Establishing a cure for HIV is hindered by the persistence of latently infected cells which constitute the viral reservoir. Real-time qPCR, used for quantification of this reservoir by measuring HIV DNA, requires external calibration; a common choice of calibrator is the 8E5 cell line, which is assumed to be stable and to contain one HIV provirus per cell. In contrast, digital PCR requires no external calibration and potentially provides 'absolute' quantification. We compared the performance of qPCR and dPCR in quantifying HIV DNA in 18 patient samples. HIV DNA was detected in 18 by qPCR and in 15 by dPCR, the difference being due to the smaller sample volume analysed by dPCR. There was good quantitative correlation (R² = 0.86) between the techniques but on average dPCR values were only 60% of qPCR values. Surprisingly, investigation revealed that this discrepancy was due to loss of HIV DNA from the 8E5 cell calibrant. 8E5 extracts from two other sources were also shown to have significantly less than one HIV DNA copy per cell and progressive loss of HIV from 8E5 cells during culture was demonstrated.
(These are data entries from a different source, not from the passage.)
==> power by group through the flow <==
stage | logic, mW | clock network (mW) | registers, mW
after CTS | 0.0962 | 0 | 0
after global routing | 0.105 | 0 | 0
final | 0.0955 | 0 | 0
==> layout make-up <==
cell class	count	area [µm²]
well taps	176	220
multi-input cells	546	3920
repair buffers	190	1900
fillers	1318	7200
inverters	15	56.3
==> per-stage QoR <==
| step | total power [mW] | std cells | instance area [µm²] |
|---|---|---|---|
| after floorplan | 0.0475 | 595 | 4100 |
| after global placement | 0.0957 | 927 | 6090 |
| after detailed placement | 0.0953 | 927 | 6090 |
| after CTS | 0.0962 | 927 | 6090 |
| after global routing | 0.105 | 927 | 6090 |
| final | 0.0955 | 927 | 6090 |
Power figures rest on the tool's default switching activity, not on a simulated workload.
## flow/config.mk

```make
export PLATFORM = sky130hd
export DESIGN_NAME = DataMemory
export DESIGN_NICKNAME = DataMemory
export VERILOG_FILES = /design/flow/design.v
export SDC_FILE = /design/flow/constraint.sdc
export NUM_CORES = 4
export LEC_CHECK = 1
export CORE_UTILIZATION = 40
export SYNTH_MEMORY_MAX_BITS = 65536
```

## flow/design.v

```verilog
`timescale 1ns / 1ps
module DataMemory(
	output [63:0] ReadData,
	input [63:0] Address,
	input [63:0] WriteData,
	input MemoryRead,
	input MemoryWrite,
	input Clock
);
reg [63:0] ReadData;
reg [63:0] SavedData [255:0];
always @ (posedge Clock) begin
	if (MemoryRead) ReadData<= #20  SavedData[Address];
end
always @ (negedge Clock) begin
	if (MemoryWrite) SavedData[Address]<= #20 WriteData;
end
endmodule
```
We therefore suggest that the copy number of HIV in 8E5 extracts be established by dPCR prior to use as calibrator.

Figure 1

Comparison between dPCR and qPCR results from 18 PBMC samples from HIV-positive patients, expressed as HIV DNA copies per million cells. The three samples in which HIV DNA was not detected by dPCR are not plotted. (a) qPCR quantities calculated assuming one HIV DNA copy per 8E5 cell. (b) qPCR quantities calculated assuming 0.6 HIV DNA copy per 8E5 cell as determined experimentally by dPCR NB. The dashed line represents equivalence.

Figure 2

HIV DNA copies per cell calculated for different 8E5 sources. (a) Comparison of 8E5 Standards 1, 2 and 3 analysed by dPCR. (b) Effect of culture passage on HIV DNA content per cell for 8E5 Standard 3 measured using the RainDrop^® dPCR platform (c) Effect of culture passage on HIV DNA content per cell for 8E5 Standard 3 measured using the QX200™ dPCR platform. Mean values with standard deviations are plotted.

Figure 3

Median HIV DNA copies per million cells (boxplots with interquartile and range) of seven clinical samples assayed in duplicate by qPCR using 8E5 Standards 1, 2 and 3 for calibration. (a) Calculated assuming one HIV DNA copy per 8E5 cell for all three Standards. (b) Calculated using the actual number of HIV DNA copies per 8E5 cell as determined by dPCR for each of the three Standards.